Normal subgroup implies $g^2 \in H$ for any element $g$

Question

This question is exercise 2.16 of An Introduction to the Theory of Groups by Rotman.

2.16 If $H \le G$ has index $2$, then $g^2 \in H$ for every $g \in G$.

I know that the index being $2$ implies that $H$ is a normal subgroup. However, I don't quite see how that helps solve the problem. Also, this exercise comes before normal subgroups are even introduced, so it might be a motivating question for normal subgroups, or might not even require that fact.

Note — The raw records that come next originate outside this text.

--- src/verilog/gpio_port_regs.svh ---
// Register offsets, field codes and reset values of the GPIO port bank.
// Assumes byte addressing on APB with one aligned 32-bit word per register.
`ifndef GPIO_PORT_REGS_SVH
`define GPIO_PORT_REGS_SVH

// Printed offsets are register indices; byte address is four times index
`define IDX_DRIVE_ENABLE_REG 4'h0
`define IDX_DRIVE_ENABLE_SETTER 4'h1
`define IDX_DRIVE_ENABLE_CLEARER 4'h2
`define IDX_DRIVE_ENABLE_FLIPPER 4'h3
`define IDX_PIN_LEVEL_LATCH 4'h4
`define IDX_LEVEL_SETTER 4'h5
`define IDX_LEVEL_CLEARER 4'h6
`define IDX_LEVEL_FLIPPER 4'h7
`define IDX_SAMPLED_PIN_LEVELS 4'h8
`define IDX_PIN_EVENT_FLAG_REG 4'h9
// Sense select block: one word per pin, index 0x10 + n
`define IDX_SENSE_BASE 5'h10
// Index field position in the byte address
`define ADDR_IDX_LSB 2
`define ADDR_IDX_W 5
// Reset value of every port register
`define PORT_RESET 8'h00
`define SENSE_RESET 3'h0
// Sense select codes
`define SENSE_OFF_BUFFER_ON 3'h0
`define SENSE_ANY_EDGE 3'h1
`define SENSE_RISING 3'h2
`define SENSE_FALLING 3'h3
`define SENSE_BUFFER_OFF 3'h4
`define SENSE_LOW_LEVEL 3'h5

`endif

--- src/verilog/gpio_port_pkg.sv ---
// Types shared by the GPIO port bank files.
// Assumes nothing beyond a SystemVerilog compiler.
package gpio_port_pkg;

  // One APB request as seen by the slave
  typedef struct packed {
    logic psel;
    logic penable;
    logic pwrite;
    logic [31:0] paddr;
    logic [31:0] pwdata;
  } apb_req_s;

  // Sense select code of one pin
  typedef logic [2:0] sense_t;

endpackage
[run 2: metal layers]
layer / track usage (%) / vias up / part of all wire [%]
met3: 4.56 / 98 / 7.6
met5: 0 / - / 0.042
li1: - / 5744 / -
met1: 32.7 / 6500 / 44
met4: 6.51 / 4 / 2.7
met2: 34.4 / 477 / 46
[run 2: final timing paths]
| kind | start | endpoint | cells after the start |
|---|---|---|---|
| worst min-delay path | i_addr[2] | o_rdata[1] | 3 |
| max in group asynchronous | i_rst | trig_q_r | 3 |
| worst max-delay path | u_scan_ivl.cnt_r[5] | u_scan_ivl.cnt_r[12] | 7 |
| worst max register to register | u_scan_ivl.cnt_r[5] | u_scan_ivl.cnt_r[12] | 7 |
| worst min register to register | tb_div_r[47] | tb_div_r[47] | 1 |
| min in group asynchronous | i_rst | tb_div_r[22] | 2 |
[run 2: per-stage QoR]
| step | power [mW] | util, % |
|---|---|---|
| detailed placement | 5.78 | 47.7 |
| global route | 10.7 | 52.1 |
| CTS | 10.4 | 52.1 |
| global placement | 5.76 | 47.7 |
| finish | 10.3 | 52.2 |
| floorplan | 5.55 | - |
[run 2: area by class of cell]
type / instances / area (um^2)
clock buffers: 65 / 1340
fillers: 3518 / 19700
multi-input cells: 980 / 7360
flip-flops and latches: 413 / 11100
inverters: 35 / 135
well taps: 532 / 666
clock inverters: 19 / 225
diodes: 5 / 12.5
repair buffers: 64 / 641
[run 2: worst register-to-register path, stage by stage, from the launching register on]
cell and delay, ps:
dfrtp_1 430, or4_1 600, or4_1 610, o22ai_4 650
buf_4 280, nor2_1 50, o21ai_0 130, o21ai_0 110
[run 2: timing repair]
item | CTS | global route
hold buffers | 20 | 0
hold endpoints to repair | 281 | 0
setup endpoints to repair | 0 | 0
### config.mk
export PLATFORM = sky130hd
export DESIGN_NAME = cbs_bias_ctrl
export DESIGN_NICKNAME = d
export VERILOG_FILES = /design/src/hdl/cbs_pkg.sv /design/src/hdl/cbs_bias_ctrl.sv
export SDC_FILE = /design/constraint.sdc
export NUM_CORES = 1
export LEC_CHECK = 0
export ABC_AREA = 1
export BUFFER_PORTS_ARGS = -buffer_cell sky130_fd_sc_hd__buf_2
export CORE_ASPECT_RATIO = 1.4
export CORE_UTILIZATION = 30
export CTS_CLUSTER_SIZE = 20
export DETAILED_ROUTE_END_ITERATION = 10
export GPL_TIMING_DRIVEN = 0
export SLEW_MARGIN = 20
export SYNTH_ARGS = -nofsm -noshare
export SYNTH_HDL_FRONTEND = slang
export SYNTH_SLANG_ARGS = --single-unit
export TNS_END_PERCENT = 100
### constraint.sdc
create_clock -name sys_clk_i -period 1.3 [get_ports sys_clk_i]
set_input_delay 0.065 -clock sys_clk_i [delete_from_list [all_inputs] [get_ports sys_clk_i]]
set_output_delay 0.065 -clock sys_clk_i [all_outputs]
set_load 0.01 [all_outputs]
### src/hdl/cbs_pkg.sv
// constants for the bias state controller
// assumes a 50 MHz system clock
package cbs_pkg;

  // clock
  localparam int CLK_MHZ = 50;

  // bus silence time in microseconds
  localparam int SILENCE_US = 1000;
  localparam int SILENCE_CYC = SILENCE_US * CLK_MHZ;

  // wake filter time in nanoseconds, least time
  localparam int WAKE_FILT_NS = 1000;
  localparam int WAKE_FILT_CYC = (WAKE_FILT_NS * CLK_MHZ + 999) / 1000;
  localparam int FILT_W = 8;

  // bias states
  typedef enum logic [1:0] {
    CBS_OFF = 2'b00,
    CBS_AUTO_INACT = 2'b01,
    CBS_AUTO_ACT = 2'b10,
    CBS_ACTIVE = 2'b11
  } cbs_bias_t;

  // operating modes
  typedef enum logic [2:0] {
    CBS_NORMAL = 3'b000,
    CBS_SILENT = 3'b001,
    CBS_STANDBY = 3'b010,
    CBS_GOSLEEP = 3'b011,
    CBS_SLEEP = 3'b100
  } cbs_mode_t;

  // wake pattern detector stages
  typedef enum logic [1:0] {
    CBS_WK_DOM1 = 2'b00,
    CBS_WK_REC = 2'b01,
    CBS_WK_DOM2 = 2'b10
  } cbs_wake_t;

  // register map
  localparam logic [3:0] REG_CTRL = 4'h0;
  localparam logic [3:0] REG_STATUS = 4'h4;
  localparam logic [2:0] CTRL_RST = 3'h2;

  // status field positions
  localparam int ST_STATE_LSB = 0;
  localparam int ST_WAKE = 2;
  localparam int ST_BLOCK = 3;
  localparam int ST_SILENT = 4;

  // axi responses
  localparam logic [1:0] RESP_OKAY = 2'h0;
  localparam logic [1:0] RESP_SLVERR = 2'h2;

endpackage

### src/hdl/cbs_bias_ctrl.sv
// bias state control of a CAN transceiver with AXI4-Lite registers
// assumes supply flags, bus level and txd are synchronous to sys_clk_i
//
// Contract
// - exactly one of off, auto inactive, auto active, active at a time
// - high voltage supply low enters off, bus left floating
// - high voltage supply ok moves off to auto inactive
// - standby, go-to-sleep and sleep use only autonomous biasing
// - auto inactive biases both bus pins to ground
// - remote wake moves auto inactive to auto active, bias at midpoint
// - auto active in low power falls to inactive when silence expires
// - entering low power picks active or inactive bias from bus idle time
// - normal or silent with a low supply enters auto active
// - active entered only on normal mode with both supplies ok
// - active state holds bias at half transceiver supply
// - normal runs driver and receiver; silent disables driver only
// - txd low before leaving standby blocks transmitter in active
// - active to auto inactive on low power after long silence
// - active to auto active on short silence or low supply
// - normal mode: txd low drives dominant, high releases recessive
// - normal and silent: rxd low for dominant, high otherwise
// - standby: rxd high, low only while wake pending
// - sleep modes: rxd high, tri-stated without io or hv supply
// - wake detection disabled in normal and silent
// - wake is filtered dominant, recessive, dominant, each filter time
//
// Design decisions made here: the placing of the registers and the AXI4-Lite register port.
`timescale 1ns/1ps
`default_nettype none

module cbs_bias_ctrl #(
  parameter int SILENCE_CYCLES = cbs_pkg::SILENCE_CYC
) (
  // clock and reset
  input wire logic sys_clk_i,
  input wire logic srst_i,
  // axi4-lite write address
  input wire logic [3:0] s_axi_awaddr_i,
  input wire logic s_axi_awvalid_i,
  output logic s_axi_awready_o,
  // axi4-lite write data
  input wire logic [31:0] s_axi_wdata_i,
  input wire logic [3:0] s_axi_wstrb_i,
  input wire logic s_axi_wvalid_i,
  output logic s_axi_wready_o,
  // axi4-lite write response
  output logic [1:0] s_axi_bresp_o,
  output logic s_axi_bvalid_o,
  input wire logic s_axi_bready_i,
  // axi4-lite read address
  input wire logic [3:0] s_axi_araddr_i,
  input wire logic s_axi_arvalid_i,
  output logic s_axi_arready_o,
  // axi4-lite read data
  output logic [31:0] s_axi_rdata_o,
  output logic [1:0] s_axi_rresp_o,
  output logic s_axi_rvalid_o,
  input wire logic s_axi_rready_i,
  // supply monitors
  input wire logic hv_supply_low_fall_i,
  input wire logic hv_supply_ok_rise_i,
  input wire logic xcvr_supply_low_fall_i,
  input wire logic xcvr_supply_ok_rise_i,
  input wire logic io_supply_low_fall_i,
  input wire logic io_supply_ok_rise_i,
  // controller side
  input wire logic txd_i,
  output logic rxd_o,
  output logic rxd_oe_o,
  // bus side
  input wire logic bus_dominant_i,
  output logic bus_drive_dom_o,
  output logic bias_gnd_o,
  output logic bias_mid_o,
  output logic bias_half_o,
  output logic rx_en_o,
  output logic wake_rx_en_o
);

  // software mode register
  logic [2:0] mode;
  logic [2:0] prev_mode;
  cbs_pkg::cbs_bias_t state;
  cbs_pkg::cbs_bias_t next_state;

  wire logic is_normal = (mode == cbs_pkg::CBS_NORMAL);
  wire logic is_silent = (mode == cbs_pkg::CBS_SILENT);
  wire logic is_standby = (mode == cbs_pkg::CBS_STANDBY);
  wire logic is_ns = is_normal | is_silent;
  wire logic is_lowpwr = ~is_ns;
  wire logic supply_low = xcvr_supply_low_fall_i | io_supply_low_fall_i;
  wire logic supply_ok = xcvr_supply_ok_rise_i & io_supply_ok_rise_i;
  wire logic left_standby = (prev_mode == cbs_pkg::CBS_STANDBY) & ~is_standby;

  // bus silence timer
  logic [31:0] idle_cnt;
  wire logic silence_exp = (idle_cnt >= SILENCE_CYCLES);

  always_ff @(posedge sys_clk_i) begin
    if (srst_i) begin
      idle_cnt <= '0;
    end else if (bus_dominant_i) begin
      idle_cnt <= '0;
    end else if (!silence_exp) begin
      idle_cnt <= idle_cnt + 32'h1;
    end
  end

  // wake pattern detector
  cbs_pkg::cbs_wake_t wk_stage;
  cbs_pkg::cbs_wake_t next_wk_stage;
  logic [cbs_pkg::FILT_W-1:0] filt_cnt;
  logic last_lvl;
  logic wake_pending;
  localparam logic [cbs_pkg::FILT_W-1:0] FILT_DONE =
    cbs_pkg::FILT_W'(cbs_pkg::WAKE_FILT_CYC);

  wire logic filt_ok = (filt_cnt >= FILT_DONE);
  wire logic wake_en = is_lowpwr;
  wire logic want_dom = (wk_stage != cbs_pkg::CBS_WK_REC);
  wire logic stage_hit = wake_en & filt_ok & (last_lvl == want_dom);
  wire logic wake_evt = stage_hit & (wk_stage == cbs_pkg::CBS_WK_DOM2);

  always_comb begin
    next_wk_stage = wk_stage;
    if (!wake_en) begin
      next_wk_stage = cbs_pkg::CBS_WK_DOM1;
    end else if (stage_hit) begin
      case (wk_stage)
        cbs_pkg::CBS_WK_DOM1: next_wk_stage = cbs_pkg::CBS_WK_REC;
        cbs_pkg::CBS_WK_REC: next_wk_stage = cbs_pkg::CBS_WK_DOM2;
        default: next_wk_stage = cbs_pkg::CBS_WK_DOM1;
      endcase
    end
  end

  always_ff @(posedge sys_clk_i) begin
    if (srst_i) begin
      filt_cnt <= '0;
      last_lvl <= 1'b0;
      wk_stage <= cbs_pkg::CBS_WK_DOM1;
    end else begin
      last_lvl <= bus_dominant_i;
      wk_stage <= next_wk_stage;
      if (bus_dominant_i != last_lvl || stage_hit) begin
        filt_cnt <= '0;
      end else if (!filt_ok) begin
        filt_cnt <= filt_cnt + 1'b1;
      end
    end
  end

  // wake pending: set wins, cleared by normal mode
  always_ff @(posedge sys_clk_i) begin
    if (srst_i) begin
      wake_pending <= 1'b0;
    end else if (wake_evt) begin
      wake_pending <= 1'b1;
    end else if (is_normal) begin
      wake_pending <= 1'b0;
    end
  end

  // bias state machine
  always_comb begin
    next_state = state;
    case (state)
      cbs_pkg::CBS_OFF: begin
        if (hv_supply_ok_rise_i) begin
          next_state = cbs_pkg::CBS_AUTO_INACT;
        end
      end
      cbs_pkg::CBS_AUTO_INACT: begin
        if (is_normal & supply_ok & ~supply_low) begin
          next_state = cbs_pkg::CBS_ACTIVE;
        end else if (is_ns & supply_low) begin
          next_state = cbs_pkg::CBS_AUTO_ACT;
        end else if (wake_evt) begin
          next_state = cbs_pkg::CBS_AUTO_ACT;
        end
      end
      cbs_pkg::CBS_AUTO_ACT: begin
        if (is_normal & supply_ok & ~supply_low) begin
          next_state = cbs_pkg::CBS_ACTIVE;
        end else if (is_lowpwr & silence_exp) begin
          next_state = cbs_pkg::CBS_AUTO_INACT;
        end
      end
      cbs_pkg::CBS_ACTIVE: begin
        if (is_lowpwr) begin
          next_state = silence_exp ? cbs_pkg::CBS_AUTO_INACT
                                   : cbs_pkg::CBS_AUTO_ACT;
        end else if (supply_low) begin
          next_state = cbs_pkg::CBS_AUTO_ACT;
        end
      end
      default: next_state = cbs_pkg::CBS_OFF;
    endcase
    if (hv_supply_low_fall_i) begin
      next_state = cbs_pkg::CBS_OFF;
    end
  end

  always_ff @(posedge sys_clk_i) begin
    if (srst_i) begin
      state <= cbs_pkg::CBS_OFF;
    end else begin
      state <= next_state;
    end
  end

  // transmitter block against a stuck low txd
  logic tx_block;

  always_ff @(posedge sys_clk_i) begin
    if (srst_i) begin
      tx_block <= 1'b0;
    end else if (left_standby & ~txd_i) begin
      tx_block <= 1'b1;
    end else if (state == cbs_pkg::CBS_ACTIVE && txd_i) begin
      tx_block <= 1'b0;
    end
  end

  // pin and bias outputs
  wire logic in_active = (state == cbs_pkg::CBS_ACTIVE);
  wire logic in_sleepy = is_lowpwr & ~is_standby;
  wire logic io_ok = io_supply_ok_rise_i & ~hv_supply_low_fall_i;

  logic next_drive;
  logic next_rxd;
  logic next_rxd_oe;

  always_comb begin
    next_drive = 1'b0;
    next_rxd = 1'b1;
    next_rxd_oe = 1'b1;
    if (is_normal) begin
      next_drive = in_active & ~tx_block & ~txd_i;
      next_rxd = ~bus_dominant_i;
    end else if (is_silent) begin
      next_rxd = ~bus_dominant_i;
    end else if (is_standby) begin
      next_rxd = ~wake_pending;
    end else begin
      next_rxd_oe = io_ok;
    end
  end

  always_ff @(posedge sys_clk_i) begin
    if (srst_i) begin
      bus_drive_dom_o <= 1'b0;
      rxd_o <= 1'b1;
      rxd_oe_o <= 1'b0;
      bias_gnd_o <= 1'b0;
      bias_mid_o <= 1'b0;
      bias_half_o <= 1'b0;
      rx_en_o <= 1'b0;
      wake_rx_en_o <= 1'b0;
    end else begin
      bus_drive_dom_o <= next_drive;
      rxd_o <= next_rxd;
      rxd_oe_o <= next_rxd_oe;
      bias_gnd_o <= (next_state == cbs_pkg::CBS_AUTO_INACT);
      bias_mid_o <= (next_state == cbs_pkg::CBS_AUTO_ACT);
      bias_half_o <= (next_state == cbs_pkg::CBS_ACTIVE);
      rx_en_o <= is_ns;
      wake_rx_en_o <= in_sleepy | is_standby;
    end
  end

  always_ff @(posedge sys_clk_i) begin
    if (srst_i) begin
      prev_mode <= cbs_pkg::CTRL_RST;
    end else begin
      prev_mode <= mode;
    end
  end

  // axi4-lite write path: address and data taken in either order
  logic aw_held;
  logic w_held;
  logic [3:0] aw_addr;
  logic [31:0] w_data;
  logic [3:0] w_strb;

  assign s_axi_awready_o = ~aw_held & ~s_axi_bvalid_o;
  assign s_axi_wready_o = ~w_held & ~s_axi_bvalid_o;

  wire logic aw_take = s_axi_awvalid_i & s_axi_awready_o;
  wire logic w_take = s_axi_wvalid_i & s_axi_wready_o;
  wire logic do_write = aw_held & w_held;
  wire logic wr_ctrl = (aw_addr == cbs_pkg::REG_CTRL);
  wire logic mode_legal = (w_data[2:0] <= cbs_pkg::CBS_SLEEP);

  always_ff @(posedge sys_clk_i) begin
    if (srst_i) begin
      aw_held <= 1'b0;
      w_held <= 1'b0;
      aw_addr <= '0;
      w_data <= '0;
      w_strb <= '0;
    end else begin
      if (aw_take) begin
        aw_held <= 1'b1;
        aw_addr <= s_axi_awaddr_i;
      end else if (do_write) begin
        aw_held <= 1'b0;
      end
      if (w_take) begin
        w_held <= 1'b1;
        w_data <= s_axi_wdata_i;
        w_strb <= s_axi_wstrb_i;
      end else if (do_write) begin
        w_held <= 1'b0;
      end
    end
  end

  always_ff @(posedge sys_clk_i) begin
    if (srst_i) begin
      mode <= cbs_pkg::CTRL_RST;
      s_axi_bvalid_o <= 1'b0;
      s_axi_bresp_o <= cbs_pkg::RESP_OKAY;
    end else begin
      if (do_write) begin
        s_axi_bvalid_o <= 1'b1;
        s_axi_bresp_o <= (wr_ctrl | (aw_addr == cbs_pkg::REG_STATUS))
                         ? cbs_pkg::RESP_OKAY : cbs_pkg::RESP_SLVERR;
        if (wr_ctrl & w_strb[0] & mode_legal) begin
          mode <= w_data[2:0];
        end
      end else if (s_axi_bready_i) begin
        s_axi_bvalid_o <= 1'b0;
      end
    end
  end

  // axi4-lite read path
  // status fields placed by the package positions
  logic [31:0] status_word;

  always_comb begin
    status_word = '0;
    status_word[cbs_pkg::ST_STATE_LSB +: $bits(cbs_pkg::cbs_bias_t)] = state;
    status_word[cbs_pkg::ST_WAKE] = wake_pending;
    status_word[cbs_pkg::ST_BLOCK] = tx_block;
    status_word[cbs_pkg::ST_SILENT] = silence_exp;
  end

  assign s_axi_arready_o = ~s_axi_rvalid_o;

  always_ff @(posedge sys_clk_i) begin
    if (srst_i) begin
      s_axi_rvalid_o <= 1'b0;
      s_axi_rdata_o <= '0;
      s_axi_rresp_o <= cbs_pkg::RESP_OKAY;
    end else if (s_axi_arvalid_i & s_axi_arready_o) begin
      s_axi_rvalid_o <= 1'b1;
      s_axi_rresp_o <= cbs_pkg::RESP_OKAY;
      if (s_axi_araddr_i == cbs_pkg::REG_CTRL) begin
        s_axi_rdata_o <= {29'h0, mode};
      end else if (s_axi_araddr_i == cbs_pkg::REG_STATUS) begin
        s_axi_rdata_o <= status_word;
      end else begin
        s_axi_rdata_o <= '0;
        s_axi_rresp_o <= cbs_pkg::RESP_SLVERR;
      end
    end else if (s_axi_rready_i) begin
      s_axi_rvalid_o <= 1'b0;
    end
  end

endmodule

`default_nettype wire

I do know that by Lagrange's theorem:

$$|G|=|H| \cdot |G:H|$$
$$|G|= 2 |H|$$

and so the subgroup is necessarily exactly half the size of $G$. Also, this clearly implies that $G$ has an even number of elements and so I can make a statement regarding the parity of odd order elements and even order elements, however, I don't think that such a statement would be useful.

So, how should the statement be proved? The only guess that I have at this point is that it has to do with the fact that cosets partition the group and that this, combined with the above result via Lagrange's theorem, could possibly give the statement. Thoughts?

Answer 1

If you want to prove this without using quotients and normal subgroups, let $x,y\in G$.

1. If $x,y\in H$, then $xy\in H$.
2. If $x\in H$, $y\notin H$, then $xy\notin H$.
3. If $x\notin H$, $y\in H$, then $xy\notin H$.
4. If $x\notin H$ and $y\notin H$, where is $xy$? If $xy\notin H$, then $xy\in xH$, so there exists $h\in H$ such that $xy=xh$; but that means that $y=h\in H$, a contradiction. So $xy\in H$.

In particular: if $x\in G$, either $x\in H$ so $x^2\in H$, or $x\notin H$ so $xx=x^2\in H$.